Exercise: Nothing but the lines from the top of the following entries through the line with "buffers and inverters,96,0.0203" should be printed, exactly as they are.

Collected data
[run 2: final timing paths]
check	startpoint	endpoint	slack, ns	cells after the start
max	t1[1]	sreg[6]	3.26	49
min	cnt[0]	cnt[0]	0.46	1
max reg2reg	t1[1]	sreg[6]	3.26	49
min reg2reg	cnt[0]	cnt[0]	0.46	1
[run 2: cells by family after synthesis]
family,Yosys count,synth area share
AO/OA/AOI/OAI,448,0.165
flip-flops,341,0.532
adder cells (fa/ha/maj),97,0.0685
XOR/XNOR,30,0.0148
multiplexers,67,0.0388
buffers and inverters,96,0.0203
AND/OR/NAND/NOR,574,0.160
Background: an optimization exercise with open tools, aiming at a short achievable clock period. Do not read the settings as production practice. At most, simulation tests tie the RTL to the original design; equivalence was not proved.

==> branch delta <==
Design mwf1_rx, start of the top module:
module mwf1_rx (
    input  wire        clk,
    input  wire        rst,
    input  wire        rx_valid,
    input  wire [7:0]  rx_data,
    output wire        rx_ready,
    output wire        tx_valid,
    output wire [7:0]  tx_data,
    input  wire        tx_ready,
    output wire        pay_we,
    output wire [14:0] pay_addr,
    output wire [7:0]  pay_wdata,
    output wire        frm_valid,
    output wire [14:0] frm_len,
    input  wire        frm_ready,
    output wire [1:0]  st_phase,
    output wire [1:0]  st_rx_state
);
    reg        ph_rx, ph_dis, ph_ack;
    reg [1:0]  ph_enc;
    reg        s_seek, s_len, s_pay, s_crc;
    reg [1:0]  s_enc;
    reg        pw_en;           
    reg [1:0]  mpre;
    reg        wne;
    reg [3:0]  fc;
    reg [7:0]  len_lo, len_hi;
    reg        lo_ge9, lo_le39;   
    reg        len_rng;           
    reg        len_pre;           
    reg [14:0] frm_len_r;
    reg [14:0] lm2;               
    reg [14:0] pay_cnt;
    reg        plast;             
    reg [7:0]  d_r;
    reg        p_v;
    reg [31:0] u_r;
    reg        u_v;
    reg [31:0] crc;
    reg [7:0]  c0, c1;            
    reg        cm;                
    reg [15:0] tmr;
    reg        tge;               
    reg [7:0]  q0, q1, q2;
    reg [1:0]  ac;
    wire [31:0] d_term, c_term;
    mwf1_crc32 u_crc_d (.b(d_r), .o(d_term));
    mwf1_crc32 u_crc_c (.b(crc[7:0]), .o(c_term));
  ...
==> flow/config.mk <==
export PLATFORM = sky130hd
export DESIGN_NAME = mwf1_rx
export DESIGN_NICKNAME = mwf1_rx
export VERILOG_FILES = /design/flow/design.v
export SDC_FILE = /design/flow/constraint.sdc
export NUM_CORES = 4
export LEC_CHECK = 0
export CAP_MARGIN = 20
export CORE_MARGIN = 2
export CORE_UTILIZATION = 60
export PLACE_DENSITY = 0.75
export SETUP_SLACK_MARGIN = 2.3
export SLEW_MARGIN = 20
export TNS_END_PERCENT = 100
==> flow/constraint.sdc <==
create_clock -name core_clock -period 4.0 [get_ports {clk}]
set_input_delay 0.8000 -clock core_clock [delete_from_list [all_inputs] [get_ports {clk}]]
set_output_delay 0.8000 -clock core_clock [all_outputs]
set_load 0.01 [all_outputs]
run.sh (not shown) runs the stock make flow with config.mk's settings and CLKGATE_MAP_FILE= SYNTH_SCRIPT=/design/flow/synth_recipe.tcl, a recipe that flattens the netlist after the stock synthesis.
==> branch juniper (differences from branch delta) <==
Settings changed: CORE_UTILIZATION 60 to 70, PLACE_DENSITY 0.75 to 0.85.
==> branch willow (differences from branch delta) <==
Settings changed: CORE_UTILIZATION 60 to 40, PLACE_DENSITY 0.75 to 0.6.
==> impl_metrics.tcl <==
set metrics [dict create \
    status "timing/DRC/antenna clean" \
    grtUsageMet3 0.0258 \
    cts_resized 390 \
    clock_power_w 0.00214 \
    period_share 0.506 \
    multi_input_area_um2 4450 \
    design.die.area_um2 24400 \
    leakage_nw 4.40 \
]
the above is filed under branch willow

==> impl_metrics.tcl <==
set metrics [dict create \
    design.die.area_um2 14200 \
    nets 1014 \
    clock_power_w 0.00195 \
    initial_utilization 0.707 \
    cts_buffers 21 \
    mostFrequentLayoutCell "xnor2_1" \
    place_area_um2 9990 \
    grtUsageMet3 0.0632 \
    multi_input_area_um2 4710 \
    layout_common_cells "114 x xnor2_1, 89 x dfxtp_1, 82 x buf_4" \
    period_share 0.509 \
    status "timing/DRC/antenna clean" \
    synthToLayoutAreaGrowth_pct 32.9 \
    cts_resized 413 \
]
the above is filed under branch juniper

==> impl_metrics.tcl <==
set metrics [dict create \
    clkLatencyLatePin_ns 0.51 \
    leakage_nw 4.47 \
    cts_resized 403 \
    period_share 0.483 \
    track_usage 0.275 \
    grtUsageMet3 0.0405 \
    design.die.area_um2 16400 \
    status "timing/DRC/antenna clean" \
    clock_power_w 0.00201 \
]
the above is filed under branch delta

Response for this exercise:
[run 2: final timing paths]
check	startpoint	endpoint	slack, ns	cells after the start
max	t1[1]	sreg[6]	3.26	49
min	cnt[0]	cnt[0]	0.46	1
max reg2reg	t1[1]	sreg[6]	3.26	49
min reg2reg	cnt[0]	cnt[0]	0.46	1
[run 2: cells by family after synthesis]
family,Yosys count,synth area share
AO/OA/AOI/OAI,448,0.165
flip-flops,341,0.532
adder cells (fa/ha/maj),97,0.0685
XOR/XNOR,30,0.0148
multiplexers,67,0.0388
buffers and inverters,96,0.0203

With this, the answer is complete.